- [WHAT IS EXPECTED] The following data has a line with "-- run 3: area" and a line with "0.00241 | 0.00172 |". Write out exactly those lines and all the lines between them.

Collected data
= Beginning of Section =

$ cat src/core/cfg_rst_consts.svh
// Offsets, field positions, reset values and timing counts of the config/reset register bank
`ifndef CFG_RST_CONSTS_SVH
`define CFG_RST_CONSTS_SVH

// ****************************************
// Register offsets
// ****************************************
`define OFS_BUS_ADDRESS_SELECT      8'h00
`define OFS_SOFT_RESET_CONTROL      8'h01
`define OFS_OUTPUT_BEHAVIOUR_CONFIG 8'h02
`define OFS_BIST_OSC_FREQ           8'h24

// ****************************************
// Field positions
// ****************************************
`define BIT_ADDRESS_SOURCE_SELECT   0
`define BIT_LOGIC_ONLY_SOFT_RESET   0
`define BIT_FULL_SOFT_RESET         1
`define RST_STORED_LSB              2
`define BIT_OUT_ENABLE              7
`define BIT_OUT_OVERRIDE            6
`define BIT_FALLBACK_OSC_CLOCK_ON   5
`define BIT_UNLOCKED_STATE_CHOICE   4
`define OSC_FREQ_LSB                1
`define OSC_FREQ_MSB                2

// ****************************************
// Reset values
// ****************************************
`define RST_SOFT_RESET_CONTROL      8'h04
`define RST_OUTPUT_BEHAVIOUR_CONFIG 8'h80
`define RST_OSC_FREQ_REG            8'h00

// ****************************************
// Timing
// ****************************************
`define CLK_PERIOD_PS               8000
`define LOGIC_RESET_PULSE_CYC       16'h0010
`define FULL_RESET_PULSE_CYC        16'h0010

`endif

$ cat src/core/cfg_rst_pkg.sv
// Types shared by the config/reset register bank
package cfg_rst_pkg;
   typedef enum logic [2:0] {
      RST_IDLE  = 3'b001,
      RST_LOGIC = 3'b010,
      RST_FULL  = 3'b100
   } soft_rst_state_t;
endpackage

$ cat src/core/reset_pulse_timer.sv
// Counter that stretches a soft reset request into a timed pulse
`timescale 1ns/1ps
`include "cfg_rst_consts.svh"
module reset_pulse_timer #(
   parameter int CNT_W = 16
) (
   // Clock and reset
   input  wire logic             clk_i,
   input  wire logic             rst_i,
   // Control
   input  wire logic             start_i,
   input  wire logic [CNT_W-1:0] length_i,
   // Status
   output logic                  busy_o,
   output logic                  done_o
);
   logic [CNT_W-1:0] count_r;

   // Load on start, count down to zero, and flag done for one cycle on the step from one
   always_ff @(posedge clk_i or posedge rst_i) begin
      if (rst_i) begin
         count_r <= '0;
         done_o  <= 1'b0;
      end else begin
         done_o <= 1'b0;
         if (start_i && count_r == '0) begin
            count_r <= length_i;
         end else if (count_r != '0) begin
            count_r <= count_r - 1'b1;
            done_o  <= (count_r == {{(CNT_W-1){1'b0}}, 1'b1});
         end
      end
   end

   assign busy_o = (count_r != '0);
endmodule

= End of Section =
= Beginning of Section =

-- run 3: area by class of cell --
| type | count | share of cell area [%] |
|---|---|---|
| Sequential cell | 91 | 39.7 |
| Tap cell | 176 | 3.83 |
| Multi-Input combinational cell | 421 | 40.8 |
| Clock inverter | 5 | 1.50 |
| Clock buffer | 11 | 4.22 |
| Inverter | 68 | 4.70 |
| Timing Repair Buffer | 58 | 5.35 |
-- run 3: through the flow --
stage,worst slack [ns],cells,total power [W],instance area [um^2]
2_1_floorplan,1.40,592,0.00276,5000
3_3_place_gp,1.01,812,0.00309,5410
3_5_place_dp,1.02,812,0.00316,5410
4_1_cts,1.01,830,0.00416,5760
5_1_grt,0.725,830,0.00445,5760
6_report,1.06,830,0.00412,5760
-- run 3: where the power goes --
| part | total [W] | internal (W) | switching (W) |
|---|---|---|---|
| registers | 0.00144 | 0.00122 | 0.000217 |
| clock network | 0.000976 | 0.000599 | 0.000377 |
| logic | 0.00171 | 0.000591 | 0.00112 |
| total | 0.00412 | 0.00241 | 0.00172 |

= End of Section =
= Beginning of Section =

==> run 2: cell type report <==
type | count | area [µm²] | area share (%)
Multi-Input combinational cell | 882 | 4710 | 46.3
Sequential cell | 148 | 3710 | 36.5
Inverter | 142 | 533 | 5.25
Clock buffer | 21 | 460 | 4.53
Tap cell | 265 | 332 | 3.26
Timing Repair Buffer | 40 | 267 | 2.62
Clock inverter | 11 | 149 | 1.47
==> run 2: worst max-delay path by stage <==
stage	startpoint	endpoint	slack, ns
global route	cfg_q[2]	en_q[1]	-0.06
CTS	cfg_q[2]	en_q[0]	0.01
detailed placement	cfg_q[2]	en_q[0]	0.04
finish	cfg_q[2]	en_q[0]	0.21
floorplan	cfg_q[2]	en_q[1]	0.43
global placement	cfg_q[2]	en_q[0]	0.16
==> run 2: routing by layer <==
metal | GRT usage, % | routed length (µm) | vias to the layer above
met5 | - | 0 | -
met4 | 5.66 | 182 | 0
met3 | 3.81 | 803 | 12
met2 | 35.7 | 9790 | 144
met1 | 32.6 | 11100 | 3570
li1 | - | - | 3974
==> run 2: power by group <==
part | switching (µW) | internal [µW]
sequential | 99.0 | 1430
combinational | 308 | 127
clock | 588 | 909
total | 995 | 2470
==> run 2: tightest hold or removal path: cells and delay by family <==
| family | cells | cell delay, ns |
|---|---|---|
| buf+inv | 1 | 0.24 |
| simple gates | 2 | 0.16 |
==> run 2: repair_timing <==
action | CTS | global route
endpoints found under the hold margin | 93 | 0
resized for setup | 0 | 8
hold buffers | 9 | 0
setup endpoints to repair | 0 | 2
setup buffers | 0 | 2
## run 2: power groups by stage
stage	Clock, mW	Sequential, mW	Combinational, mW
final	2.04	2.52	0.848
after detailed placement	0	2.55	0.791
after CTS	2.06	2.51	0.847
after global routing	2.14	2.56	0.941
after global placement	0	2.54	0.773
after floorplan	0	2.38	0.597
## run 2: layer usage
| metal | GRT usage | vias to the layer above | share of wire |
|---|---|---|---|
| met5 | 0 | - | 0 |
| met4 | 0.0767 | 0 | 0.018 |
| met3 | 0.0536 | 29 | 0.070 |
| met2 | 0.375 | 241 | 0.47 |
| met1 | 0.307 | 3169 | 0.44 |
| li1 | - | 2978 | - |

= End of Section =

- [YOUR SOLUTION]
-- run 3: area by class of cell --
| type | count | share of cell area [%] |
|---|---|---|
| Sequential cell | 91 | 39.7 |
| Tap cell | 176 | 3.83 |
| Multi-Input combinational cell | 421 | 40.8 |
| Clock inverter | 5 | 1.50 |
| Clock buffer | 11 | 4.22 |
| Inverter | 68 | 4.70 |
| Timing Repair Buffer | 58 | 5.35 |
-- run 3: through the flow --
stage,worst slack [ns],cells,total power [W],instance area [um^2]
2_1_floorplan,1.40,592,0.00276,5000
3_3_place_gp,1.01,812,0.00309,5410
3_5_place_dp,1.02,812,0.00316,5410
4_1_cts,1.01,830,0.00416,5760
5_1_grt,0.725,830,0.00445,5760
6_report,1.06,830,0.00412,5760
-- run 3: where the power goes --
| part | total [W] | internal (W) | switching (W) |
|---|---|---|---|
| registers | 0.00144 | 0.00122 | 0.000217 |
| clock network | 0.000976 | 0.000599 | 0.000377 |
| logic | 0.00171 | 0.000591 | 0.00112 |
| total | 0.00412 | 0.00241 | 0.00172 |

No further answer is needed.